* **Task prompt**
Across the records, find how many lines include the string "OpenROAD" and answer with only the figure.

* **Source data**

From an optimization exercise on the open Yosys and OpenROAD flow, aimed at small area and a short achievable clock period; shortcuts taken in it are not production practice.
Function was not checked in any run shown here: the RTL went through the layout flow alone.

==> flow/design.v (outline; a module is shown in full before it is edited, if it fits) <==
// module MAC: 1468 lines
// module FA: 6 lines
// module AOI21: 5 lines
// module OAI21: 5 lines
// module NAND2: 5 lines
// module NOR2: 5 lines
// module XOR2: 5 lines
// module XNOR2: 5 lines
// module INV: 5 lines
// module HA: 6 lines
module MAC(A,B,out,clk,reset);
  // ...
==> flow/flow/run.sh <==
#!/bin/bash
# The standard layout (standard.sh: standard synthesis and ORFS flow, SDC unchanged),
# with a hook after repair_design that sizes the port buffers and the operand inverters
# (hooks.tcl); knobs.sh holds the cell choices. make's output goes to make_flow.log, each
# ORFS step's log to orfs/logs/.
set -euo pipefail
HERE=$(cd "$(dirname "$0")" && pwd)
source "$HERE/knobs.sh"
export PORT_BUF_IN PORT_BUF_OUT OPND_INV DOWNSIZE HOOK_MARGIN
EXTRA=()
if [[ -n "${CTS_ARGS_K:-}" ]]; then EXTRA+=("CTS_ARGS=$CTS_ARGS_K"); fi
bash standard.sh BUFFER_PORTS_ARGS="-buffer_cell $PORT_BUF_IN" POST_RESIZE_TCL="$HERE/hooks.tcl" SETUP_SLACK_MARGIN=$MARGIN ${EXTRA[@]+"${EXTRA[@]}"} finish > make_flow.log 2>&1
==> flow/flow/hooks.tcl <==
# Sourced by ORFS after repair_design in the resize step (POST_RESIZE_TCL).
# Port buffers: inputs get $::env(PORT_BUF_IN), outputs $::env(PORT_BUF_OUT).
# Inverters fed by an input buffer (the operand inverters of the NOR partial
# products, each driving 16 gates) get $::env(OPND_INV).
set block [ord::get_db_block]
set n_in 0; set n_out 0; set n_inv 0
foreach bterm [$block getBTerms] {
  set net [$bterm getNet]
  if {$net eq "NULL"} continue
  set name [$bterm getName]
  if {$name eq "clk"} continue
  if {[$bterm getIoType] eq "INPUT"} {
    foreach it [$net getITerms] {
      set inst [$it getInst]
      set m [[$inst getMaster] getName]
      if {![string match "sky130_fd_sc_hd__*buf*" $m]} continue
      if {$m ne $::env(PORT_BUF_IN)} { replace_cell [get_cells [$inst getName]] [get_lib_cells $::env(PORT_BUF_IN)] }
      incr n_in
      foreach ot [$inst getITerms] {
        if {![$ot isOutputSignal]} continue
        set onet [$ot getNet]
        if {$onet eq "NULL"} continue
        foreach lt [$onet getITerms] {
          set li [$lt getInst]
          set lm [[$li getMaster] getName]
          if {[string match "sky130_fd_sc_hd__inv_*" $lm] && [$lt isInputSignal] && $::env(OPND_INV) ne ""} {
            replace_cell [get_cells [$li getName]] [get_lib_cells $::env(OPND_INV)]
            incr n_inv
          }
        }
      }
    }
  } else {
    foreach it [$net getITerms] {
      if {![$it isOutputSignal]} continue
      set inst [$it getInst]
      set m [[$inst getMaster] getName]
      if {![string match "sky130_fd_sc_hd__*buf*" $m]} continue
      if {$m ne $::env(PORT_BUF_OUT)} { replace_cell [get_cells [$inst getName]] [get_lib_cells $::env(PORT_BUF_OUT)] }
      incr n_out
    }
  }
}
puts "hooks: $n_in input buffers, $n_out output buffers, $n_inv operand inverters resized"

# Optional: every other cell to its drive-1 size (synthesis picks larger ones for speed),
# then repair_timing aiming at $::env(HOOK_MARGIN) ns of setup slack, so that only the
# cells on the paths that set the achieved period are sized up.
if {[info exists ::env(DOWNSIZE)] && $::env(DOWNSIZE)} {
  set n_down 0
  foreach inst [$block getInsts] {
    set m [[$inst getMaster] getName]
    if {[string match "*dfrtp*" $m] || [string match "*dfstp*" $m]} continue
    if {![regexp {^(sky130_fd_sc_hd__[a-z0-9]+)_([0-9]+)$} $m -> base sz]} continue
    if {$sz <= 1} continue
    set iname [$inst getName]
    if {[string match "input*" $iname] || [string match "output*" $iname]} continue
    if {[string match "sky130_fd_sc_hd__inv*" $m] && $::env(OPND_INV) eq $m} continue
    set lc [get_lib_cells -quiet ${base}_1]
    if {$lc eq ""} continue
    replace_cell [get_cells $iname] $lc
    incr n_down
  }
  puts "hooks: $n_down cells downsized"
}
if {[info exists ::env(HOOK_MARGIN)] && $::env(HOOK_MARGIN) > 0} {
  estimate_parasitics -placement
  puts "hooks: worst slack before [sta::worst_slack_cmd max]"
  repair_timing -setup -setup_margin $::env(HOOK_MARGIN) -match_cell_footprint -verbose
  puts "hooks: worst slack after [sta::worst_slack_cmd max]"
}
==> flow/flow/knobs.sh <==
PORT_BUF_IN=sky130_fd_sc_hd__buf_1
PORT_BUF_OUT=sky130_fd_sc_hd__buf_2
OPND_INV=sky130_fd_sc_hd__inv_4
MARGIN=0
DOWNSIZE=1
HOOK_MARGIN=0
CTS_ARGS_K="-sink_clustering_enable -repair_clock_nets -dont_use_dummy_load -buf_list sky130_fd_sc_hd__clkbuf_8"
==> flow/standard.sh <==
#!/bin/bash
# synth_recipe.tcl (not shown) runs the flow's synth.tcl, then flattens the netlist and writes it again
# the make line also repeats each setting of config.mk as NAME=value (left out here)
make -C /OpenROAD-flow-scripts/flow DESIGN_CONFIG=/design/flow/config.mk WORK_HOME=/design/flow/orfs CLKGATE_MAP_FILE= SYNTH_SCRIPT=/design/flow/synth_recipe.tcl "${@:-finish}"
==> flow/config.mk <==
export PLATFORM = sky130hd
export DESIGN_NAME = MAC
export DESIGN_NICKNAME = MAC
export VERILOG_FILES = /design/flow/design.v
export SDC_FILE = /design/flow/constraint.sdc
export NUM_CORES = 4
export LEC_CHECK = 0
export CAP_MARGIN = 20
export CORE_MARGIN = 2
export CORE_UTILIZATION = 60
export PLACE_DENSITY = 0.8
export SLEW_MARGIN = 20
export SYNTH_HIERARCHICAL = 1
==> flow/constraint.sdc <==
create_clock -name core_clock -period 18.0 [get_ports {clk}]
set_input_delay 3.6000 -clock core_clock [delete_from_list [all_inputs] [get_ports {clk}]]
set_output_delay 3.6000 -clock core_clock [all_outputs]
set_load 0.01 [all_outputs]
==> flow_summary.toml, run 1 <==
[sta]
worstMarginPinSlew_ns = 0.629
finalClockSkew_ns = 0.0206
rsz0062_at_grt = "false"

[synth]
synthAdderAreaFrac_pct = 49.7
synth_nets = 1275
synth_largest_area_cell = "fa_1"
synthMuxAreaShare_pct = 0

[worst_setup_path]
critPathMaxStageDelay_ns = 0.58
worstSetupPathDepth = 9
cp.arrival_ns = 6.87

[placed_design]
gp_congestion = 0.950

[finish]
top_register = "x"
clkCellAreaFrac_pct = 1.26
dominant_cells = "multi-input gates"
seq_cells = 63
syn2layout_area_growth_pct = -4.68

[global_route]
grt_pass1_wl_um = 40300

[flow_run]
maxCapViolations = 0

[floorplanning]
coreArea_mm2 = 0.0167
io_pins = 70

[clocking]
htreeDepth = 3

[min_path]
worstHoldStart = "x[35]"
worstHoldEndpoint = "x[35]"

[routing]
dr_wl_met2_um = 11100
viasPerCell = 5.93
drc = 0

[run_status]
status = "no timing/DRC/antenna violations"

* **Output below**
2